Task brief: Since each line must match the original, copy out the records with no differences at all.

---- Dataset

Context: an optimization exercise on an open-source flow, tuned for small area, a short achievable clock period and few clock cycles per item. The choices shown serve that exercise and are no tape-out recipe. In this exercise RTL edits were held to simulation tests only and were not proved equivalent to the original.

==> flow/design.v (outline; a module is shown in full before it is edited, if it fits) <==
// module aes_ks_front: 53 lines
// module aes_ks_back: 49 lines
// module aes_sbox_benc: 13 lines
// module aes128_block_cipher: 6195 lines
module aes128_block_cipher (
    input  logic          aclk,
    input  logic          aresetn,
    input  logic          cfg_wr_en,
    input  logic [1:0]    cfg_index,
    input  logic [63:0]   cfg_data,
    input  logic          s_valid,
    output logic          s_ready,
    input  logic [63:0]   s_block_upper,
    input  logic [63:0]   s_block_lower,
    output logic          m_valid,
    input  logic          m_ready,
    output logic [63:0]   m_result_upper,
    output logic [63:0]   m_result_lower
);
  // ...
==> flow/run.sh <==
#!/bin/bash
# synth_recipe.tcl (not shown) runs the flow's synth.tcl, then flattens the netlist and writes it again
# the make line also repeats each setting of config.mk as NAME=value (left out here)
make -C /OpenROAD-flow-scripts/flow DESIGN_CONFIG=/design/flow/config.mk WORK_HOME=/design/flow/orfs CLKGATE_MAP_FILE= SYNTH_SCRIPT=/design/flow/synth_recipe.tcl finish
==> flow/config.mk <==
export PLATFORM = sky130hd
export DESIGN_NAME = aes128_block_cipher
export DESIGN_NICKNAME = aes128_block_cipher
export VERILOG_FILES = /design/flow/design.v
export SDC_FILE = /design/flow/constraint.sdc
export NUM_CORES = 8
export LEC_CHECK = 0
export ABC_AREA = 1
export CAP_MARGIN = 20
export CORE_MARGIN = 2
export CORE_UTILIZATION = 30
export PLACE_DENSITY = 0.4
export SETUP_SLACK_MARGIN = 5.0
export SLEW_MARGIN = 20
==> flow/constraint.sdc <==
create_clock -name core_clock -period 8.0 [get_ports {aclk}]
set_input_delay 1.6000 -clock core_clock [delete_from_list [all_inputs] [get_ports {aclk}]]
set_output_delay 1.6000 -clock core_clock [all_outputs]
set_load 0.01 [all_outputs]
From an optimization exercise on the open Yosys and OpenROAD flow, aimed at small area; shortcuts taken in it are not production practice.
In this exercise RTL edits were held to simulation tests only and were not proved equivalent to the original.
Power is estimated from default activity; no workload was simulated.

// fpga_rt_wrapper
module fpga_rt_wrapper (
    input  logic                   core_clk,
    input  logic                   hwif_out,
    input  logic                   awvalid,
    output logic                   awready,
    input  fpga_rt_pkg::addr_t     awaddr,
    input  logic                   wvalid,
    output logic                   wready,
    input  fpga_rt_pkg::data_t     wdata,
    input  fpga_rt_pkg::strb_t     wstrb,
    output logic                   bvalid,
    input  logic                   bready,
    output fpga_rt_pkg::resp_t     bresp,
    input  logic                   arvalid,
    output logic                   arready,
    input  fpga_rt_pkg::addr_t     araddr,
    output logic                   rvalid,
    input  logic                   rready,
    output fpga_rt_pkg::data_t     rdata,
    output fpga_rt_pkg::resp_t     rresp,
    output logic                   core_pwrgood,
    output logic                   core_rst_b,
    output fpga_rt_pkg::data_t     generic_input,
    input  logic [7:0]             core_status,
    input  fpga_rt_pkg::data_t     generic_output,
    input  logic                   log_char_valid,
    input  fpga_rt_pkg::log_char_t log_char,
    input  logic                   etrng_req,
    output fpga_rt_pkg::nibble_t   itrng_data,
    output logic                   itrng_valid
);
For scale: ~1,500 cells after synthesis, about 580 flip-flops, ~240 I/O pins.
export LEC_CHECK = 0
export CAP_MARGIN = 20
export CORE_MARGIN = 2
export CORE_UTILIZATION = 65
export PLACE_DENSITY = 0.85
export SLEW_MARGIN = 20
create_clock -name core_clock -period 6.0 [get_ports {core_clk}]
standard.sh (not shown) runs the stock make flow with config.mk's settings and CLKGATE_MAP_FILE= SYNTH_SCRIPT=/design/flow/synth_recipe.tcl, a recipe that flattens the netlist after the stock synthesis.
==> flow/flow/run.sh <==
#!/bin/bash
# Standard synthesis with an area-oriented ABC script in place of ORFS's
# speed script (registers are untouched), then the standard layout with
# small port buffers and a clock tree of fewer, larger sink clusters and
# no dummy loads. Each tool's output goes to a log file of its own here.
set -euo pipefail
rm -rf scripts_abc
cp -r "$FLOW_HOME/scripts" scripts_abc
cp flow/abc_area.script scripts_abc/abc_speed.script
bash standard.sh synth SCRIPTS_DIR="$PWD/scripts_abc" > synth.log 2>&1
export BUFFER_PORTS_ARGS="-buffer_cell sky130_fd_sc_hd__buf_1"
export CTS_ARGS="-sink_clustering_enable -repair_clock_nets -dont_use_dummy_load -buf_list sky130_fd_sc_hd__clkbuf_8 -sink_clustering_size 17 -sink_clustering_max_diameter 80"
bash standard.sh finish > layout.log 2>&1
==> flow/flow/abc_area.script <==
strash
balance
rewrite
refactor
balance
rewrite
rewrite -z
balance
refactor -z
rewrite -z
balance
balance
rewrite
refactor
balance
rewrite
rewrite -z
balance
refactor -z
rewrite -z
balance
dch -f
amap -F 10 -A 30
topo
The baseline ran to the end with no violations.
What follows belongs to an exercise in optimizing a design on an open flow for small area and a short achievable clock period; a production flow would make more cautious choices. In this exercise RTL edits were held to simulation tests only and were not proved equivalent to the original. Power is estimated from default activity; no workload was simulated.

==> design/flow/design.v <==
package aixh_mxc_upper_hchain_pkg;
    localparam int HCHAIN_TID_MAX_W = 8;
    typedef logic [HCHAIN_TID_MAX_W-1:0] hchain_tid_t;
    localparam logic [255:0] HCHAIN_DEFAULT_REPEATER_MASK = '0;
    function automatic int hchain_fifo_aw(input int depth);
        hchain_fifo_aw = (depth > 1) ? $clog2(depth) : 1;
    endfunction
    function automatic hchain_tid_t hchain_next_tid(input hchain_tid_t tid, input int ntile);
        hchain_next_tid = (int'(tid) >= ntile - 1) ? '0 : tid + hchain_tid_t'(1);
    endfunction
endpackage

--------

Output of the task:
Context: an optimization exercise on an open-source flow, tuned for small area, a short achievable clock period and few clock cycles per item. The choices shown serve that exercise and are no tape-out recipe. In this exercise RTL edits were held to simulation tests only and were not proved equivalent to the original.

==> flow/design.v (outline; a module is shown in full before it is edited, if it fits) <==
// module aes_ks_front: 53 lines
// module aes_ks_back: 49 lines
// module aes_sbox_benc: 13 lines
// module aes128_block_cipher: 6195 lines
module aes128_block_cipher (
    input  logic          aclk,
    input  logic          aresetn,
    input  logic          cfg_wr_en,
    input  logic [1:0]    cfg_index,
    input  logic [63:0]   cfg_data,
    input  logic          s_valid,
    output logic          s_ready,
    input  logic [63:0]   s_block_upper,
    input  logic [63:0]   s_block_lower,
    output logic          m_valid,
    input  logic          m_ready,
    output logic [63:0]   m_result_upper,
    output logic [63:0]   m_result_lower
);
  // ...
==> flow/run.sh <==
#!/bin/bash
# synth_recipe.tcl (not shown) runs the flow's synth.tcl, then flattens the netlist and writes it again
# the make line also repeats each setting of config.mk as NAME=value (left out here)
make -C /OpenROAD-flow-scripts/flow DESIGN_CONFIG=/design/flow/config.mk WORK_HOME=/design/flow/orfs CLKGATE_MAP_FILE= SYNTH_SCRIPT=/design/flow/synth_recipe.tcl finish
==> flow/config.mk <==
export PLATFORM = sky130hd
export DESIGN_NAME = aes128_block_cipher
export DESIGN_NICKNAME = aes128_block_cipher
export VERILOG_FILES = /design/flow/design.v
export SDC_FILE = /design/flow/constraint.sdc
export NUM_CORES = 8
export LEC_CHECK = 0
export ABC_AREA = 1
export CAP_MARGIN = 20
export CORE_MARGIN = 2
export CORE_UTILIZATION = 30
export PLACE_DENSITY = 0.4
export SETUP_SLACK_MARGIN = 5.0
export SLEW_MARGIN = 20
==> flow/constraint.sdc <==
create_clock -name core_clock -period 8.0 [get_ports {aclk}]
set_input_delay 1.6000 -clock core_clock [delete_from_list [all_inputs] [get_ports {aclk}]]
set_output_delay 1.6000 -clock core_clock [all_outputs]
set_load 0.01 [all_outputs]
From an optimization exercise on the open Yosys and OpenROAD flow, aimed at small area; shortcuts taken in it are not production practice.
In this exercise RTL edits were held to simulation tests only and were not proved equivalent to the original.
Power is estimated from default activity; no workload was simulated.

// fpga_rt_wrapper
module fpga_rt_wrapper (
    input  logic                   core_clk,
    input  logic                   hwif_out,
    input  logic                   awvalid,
    output logic                   awready,
    input  fpga_rt_pkg::addr_t     awaddr,
    input  logic                   wvalid,
    output logic                   wready,
    input  fpga_rt_pkg::data_t     wdata,
    input  fpga_rt_pkg::strb_t     wstrb,
    output logic                   bvalid,
    input  logic                   bready,
    output fpga_rt_pkg::resp_t     bresp,
    input  logic                   arvalid,
    output logic                   arready,
    input  fpga_rt_pkg::addr_t     araddr,
    output logic                   rvalid,
    input  logic                   rready,
    output fpga_rt_pkg::data_t     rdata,
    output fpga_rt_pkg::resp_t     rresp,
    output logic                   core_pwrgood,
    output logic                   core_rst_b,
    output fpga_rt_pkg::data_t     generic_input,
    input  logic [7:0]             core_status,
    input  fpga_rt_pkg::data_t     generic_output,
    input  logic                   log_char_valid,
    input  fpga_rt_pkg::log_char_t log_char,
    input  logic                   etrng_req,
    output fpga_rt_pkg::nibble_t   itrng_data,
    output logic                   itrng_valid
);
For scale: ~1,500 cells after synthesis, about 580 flip-flops, ~240 I/O pins.
export LEC_CHECK = 0
export CAP_MARGIN = 20
export CORE_MARGIN = 2
export CORE_UTILIZATION = 65
export PLACE_DENSITY = 0.85
export SLEW_MARGIN = 20
create_clock -name core_clock -period 6.0 [get_ports {core_clk}]
standard.sh (not shown) runs the stock make flow with config.mk's settings and CLKGATE_MAP_FILE= SYNTH_SCRIPT=/design/flow/synth_recipe.tcl, a recipe that flattens the netlist after the stock synthesis.
==> flow/flow/run.sh <==
#!/bin/bash
# Standard synthesis with an area-oriented ABC script in place of ORFS's
# speed script (registers are untouched), then the standard layout with
# small port buffers and a clock tree of fewer, larger sink clusters and
# no dummy loads. Each tool's output goes to a log file of its own here.
set -euo pipefail
rm -rf scripts_abc
cp -r "$FLOW_HOME/scripts" scripts_abc
cp flow/abc_area.script scripts_abc/abc_speed.script
bash standard.sh synth SCRIPTS_DIR="$PWD/scripts_abc" > synth.log 2>&1
export BUFFER_PORTS_ARGS="-buffer_cell sky130_fd_sc_hd__buf_1"
export CTS_ARGS="-sink_clustering_enable -repair_clock_nets -dont_use_dummy_load -buf_list sky130_fd_sc_hd__clkbuf_8 -sink_clustering_size 17 -sink_clustering_max_diameter 80"
bash standard.sh finish > layout.log 2>&1
==> flow/flow/abc_area.script <==
strash
balance
rewrite
refactor
balance
rewrite
rewrite -z
balance
refactor -z
rewrite -z
balance
balance
rewrite
refactor
balance
rewrite
rewrite -z
balance
refactor -z
rewrite -z
balance
dch -f
amap -F 10 -A 30
topo
The baseline ran to the end with no violations.
What follows belongs to an exercise in optimizing a design on an open flow for small area and a short achievable clock period; a production flow would make more cautious choices. In this exercise RTL edits were held to simulation tests only and were not proved equivalent to the original. Power is estimated from default activity; no workload was simulated.

==> design/flow/design.v <==
package aixh_mxc_upper_hchain_pkg;
    localparam int HCHAIN_TID_MAX_W = 8;
    typedef logic [HCHAIN_TID_MAX_W-1:0] hchain_tid_t;
    localparam logic [255:0] HCHAIN_DEFAULT_REPEATER_MASK = '0;
    function automatic int hchain_fifo_aw(input int depth);
        hchain_fifo_aw = (depth > 1) ? $clog2(depth) : 1;
    endfunction
    function automatic hchain_tid_t hchain_next_tid(input hchain_tid_t tid, input int ntile);
        hchain_next_tid = (int'(tid) >= ntile - 1) ? '0 : tid + hchain_tid_t'(1);
    endfunction
endpackage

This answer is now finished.